On 27/12/2021 17:26, James Harris wrote:
> On 27/12/2021 15:49, Bart wrote:
>> printit("This is %s; OK?", R(v,"abc"))
>>
>> Then no special features are needed. Except that if R returns a
>> string, then you need some means of disposing of that string after
>> printing, but there are several ways of dealing with that.
>
> Dealing with memory is indeed a problem with that approach. The %s could
> be passed a string which needs to be freed or one which must not be
> freed. One option is
>
> %s - a string which must not be freed
> %M - a string which must be freed
This has similar problems to hardcoding a type. Take this:
printit("%s", F())
F returns a string, but is it one that needs freeing or not? That's
depends on what happens inside F. Whatever you choose, later the
implementation of F changes, then 100 formats have to change too?
This is a more general problem of memory-managing strings. It's more
useful to be able to solve it for the language, then it will work for
Print too.
(Personally, I don't get involved with this at all, not in low level code.
Functions that return strings generally return a pointer to a local
static string that needs to be consumed ASAP. Or sometimes there is a
circular list of them to allow several such calls per Print. It's not
very sophisticated, but that's why the language is low level.)
If you want a more rigorous approach, perhaps try this:
printit("%H", R(v, "abc"))
H means handler. R() is not the handler itself, but returns a descriptor
(eg. X) the contains a reference to a handler function, and references
to those two captured values (a little like a lambda or closure I think).
The Print handler then calls X() with a parameter to request the value.
And can call it again with another parameter to free it. Or perhaps it
can be used to iterate over the characters, or sets of strings.
The latter might be more suitable when you have a 1-billion element
array to print (eg. to a file), and you don't want or need to generate
one giant string in one go.
But this starts to get into generators and iterators. Perhaps it is a
too advanced approach if your language is anything like mine.
>>
>> > %i; a plain, normal, signed integer
>> > %iu; a plain, normal, unsigned integer
>> > %iu02x; a 2-digit zero-padded unsigned hex integer
>> > %Kabc; a type K unknown to the print function
>>
>> This is too C-like. C-style formats have all sorts of problems
>> associated with hard-coding a type-code into a format string:
>>
>> * What is the code for arbitrary expression X?
>
> It would have to be something to match the type of X.
>
>> * What will it be when X changes, or the type of the terms change?
>
> The format string would need to be changed to reflect the type change.
>
>> * What is it for clock_t, or some other semi-opaque type?
>
> Perhaps %sdhh:mm:ss.fff; where d indicates datetime.

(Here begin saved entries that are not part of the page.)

**src/rtl/pipelined_rca_pkg.sv**
```systemverilog
// Shared types and helpers for the pipelined ripple-carry add/subtract unit.
package pipelined_rca_pkg;

  // Widest chunk a single pipeline stage may resolve.
  localparam int unsigned MaxChunkW = 64;

  typedef struct packed {
    logic [MaxChunkW-1:0] s;
    logic                 c;
  } chunk_res_t;

  function automatic int unsigned chunk_width(input int unsigned width,
                                              input int unsigned stages);
    return (stages == 0) ? 0 : width / stages;
  endfunction

  function automatic chunk_res_t make_chunk_res(input logic [MaxChunkW-1:0] s,
                                                input logic                 c);
    chunk_res_t r;
    r.s = s;
    r.c = c;
    return r;
  endfunction

endpackage

```
**src/rtl/rca_chunk.sv**
```systemverilog
// Combinational Width-bit ripple-carry adder built from full-adder equations.
module rca_chunk #(
  parameter int unsigned Width = 4
) (
  input  logic [Width-1:0] a_i,
  input  logic [Width-1:0] b_i,
  input  logic             ci_i,
  output logic [Width-1:0] s_o,
  output logic             co_o
);

  logic c;

  always_comb begin
    c   = ci_i;
    s_o = '0;
    for (int i = 0; i < Width; i++) begin
      s_o[i] = a_i[i] ^ b_i[i] ^ c;
      c      = (a_i[i] & b_i[i]) | (c & (a_i[i] ^ b_i[i]));
    end
    co_o = c;
  end

endmodule

```
**src/rtl/pipelined_rca.sv**
```systemverilog
// Pipelined WIDTH-bit ripple-carry add/subtract, one CW-bit chunk per stage.
// Define PIPELINED_RCA_OVF_EN to add the signed-overflow output ovf.
module pipelined_rca
  import pipelined_rca_pkg::*;
#(
  parameter int unsigned WIDTH  = 16,
  parameter int unsigned STAGES = 4
) (
  input  logic             clk,
  input  logic             rst,
  input  logic             in_valid,
  output logic             in_ready,
  input  logic [WIDTH-1:0] a,
  input  logic [WIDTH-1:0] b,
  input  logic             cin,
  input  logic             sub,
  output logic             out_valid,
  input  logic             out_ready,
  output logic [WIDTH-1:0] sum,
  output logic             cout
`ifdef PIPELINED_RCA_OVF_EN
  ,
  output logic             ovf
`endif
);

  localparam int unsigned CW = chunk_width(WIDTH, STAGES);

  if (STAGES < 1 || (WIDTH % STAGES) != 0 || CW > MaxChunkW) begin : g_bad_params
    $error("pipelined_rca: WIDTH must be a non-zero multiple of STAGES");
  end

  logic                          adv;
  logic [STAGES-1:0]             valid_q, valid_d;
  logic [STAGES-1:0][WIDTH-1:0]  a_q, a_d;
  logic [STAGES-1:0][WIDTH-1:0]  b_q, b_d;
  logic [STAGES-1:0][WIDTH-1:0]  s_q, s_d;
  logic [STAGES-1:0]             c_q, c_d;
  chunk_res_t [STAGES-1:0]       res;
  logic [WIDTH-1:0]              b_cap;

  // Subtraction is a + ~b + 1; B is inverted once, at capture.
  assign b_cap = sub ? ~b : b;

  assign adv       = !valid_q[STAGES-1] | out_ready;
  assign in_ready  = adv;
  assign out_valid = valid_q[STAGES-1];
  assign sum       = s_q[STAGES-1];
  assign cout      = c_q[STAGES-1];

`ifdef PIPELINED_RCA_OVF_EN
  logic ovf_d, ovf_q;
`endif

  for (genvar k = 0; k < STAGES; k++) begin : g_stage
    logic [CW-1:0]    ca, cb, cs;
    logic             ci, co;
    logic [WIDTH-1:0] s_prev, s_new;

    if (k == 0) begin : g_first
      assign ca         = a[CW-1:0];
      assign cb         = b_cap[CW-1:0];
      assign ci         = sub ? 1'b1 : cin;
      assign s_prev     = '0;
      assign a_d[k]     = a;
      assign b_d[k]     = b_cap;
      assign valid_d[k] = in_valid;
    end else begin : g_next
      assign ca         = a_q[k-1][k*CW +: CW];
      assign cb         = b_q[k-1][k*CW +: CW];
      assign ci         = c_q[k-1];
      assign s_prev     = s_q[k-1];
      assign a_d[k]     = a_q[k-1];
      assign b_d[k]     = b_q[k-1];
      assign valid_d[k] = valid_q[k-1];
    end

    rca_chunk #(
      .Width(CW)
    ) u_chunk (
      .a_i (ca),
      .b_i (cb),
      .ci_i(ci),
      .s_o (cs),
      .co_o(co)
    );

    assign res[k] = make_chunk_res(MaxChunkW'(cs), co);

    // Lower chunks already resolved travel forward; this stage fills chunk k.
    always_comb begin
      s_new              = s_prev;
      s_new[k*CW +: CW]  = res[k].s[CW-1:0];
    end

    assign s_d[k] = s_new;
    assign c_d[k] = res[k].c;

`ifdef PIPELINED_RCA_OVF_EN
    if (k == STAGES - 1) begin : g_ovf
      // a ^ b' ^ s at the MSB recovers the carry into the MSB.
      assign ovf_d = ca[CW-1] ^ cb[CW-1] ^ cs[CW-1] ^ co;
    end
`endif
  end

  always_ff @(posedge clk) begin
    if (rst) begin
      valid_q <= '0;
      a_q     <= '0;
      b_q     <= '0;
      s_q     <= '0;
      c_q     <= '0;
    end else if (adv) begin
      valid_q <= valid_d;
      a_q     <= a_d;
      b_q     <= b_d;
      s_q     <= s_d;
      c_q     <= c_d;
    end
  end

`ifdef PIPELINED_RCA_OVF_EN
  always_ff @(posedge clk) begin
    if (rst) begin
      ovf_q <= 1'b0;
    end else if (adv) begin
      ovf_q <= ovf_d;
    end
  end

  assign ovf = ovf_q;
`endif

  // Consumed operand chunks and not-yet-resolved sum chunks have no readers.
  logic unused_bits;
  assign unused_bits = ^{a_q, b_q, s_q, res};

endmodule

```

The problem with doing it in C is that clock_t could be u32, u64, i32,
i64 or even a float type; what number format to use? It's not a string
anyway; you can turn it into one, but then that's my DOW example.
>> * What is it for uint64_t? (Apparently, it is PRId64 - a macro that
>> expands to a string)
Again this is for C; the problem being that a format string should not
need to include type information:
* The compiler knows the type
* You may not know the type (eg. clock_t)
* You may not know the format needed (eg. uint64_t)
* You don't want to have to maintain 1000 format strings as
expressions and types of variables change
> That said, it would make sense for the elements of the format string to
> appear in some sort of logical order - possibly the order in which they
> would be needed by the renderer.
But then somebody has to remember them! I ensure the order doesn't matter.
> Maybe unfairly I have an antipathy to copying other languages but maybe
> in this case it would be useful. Are there any you would recommend?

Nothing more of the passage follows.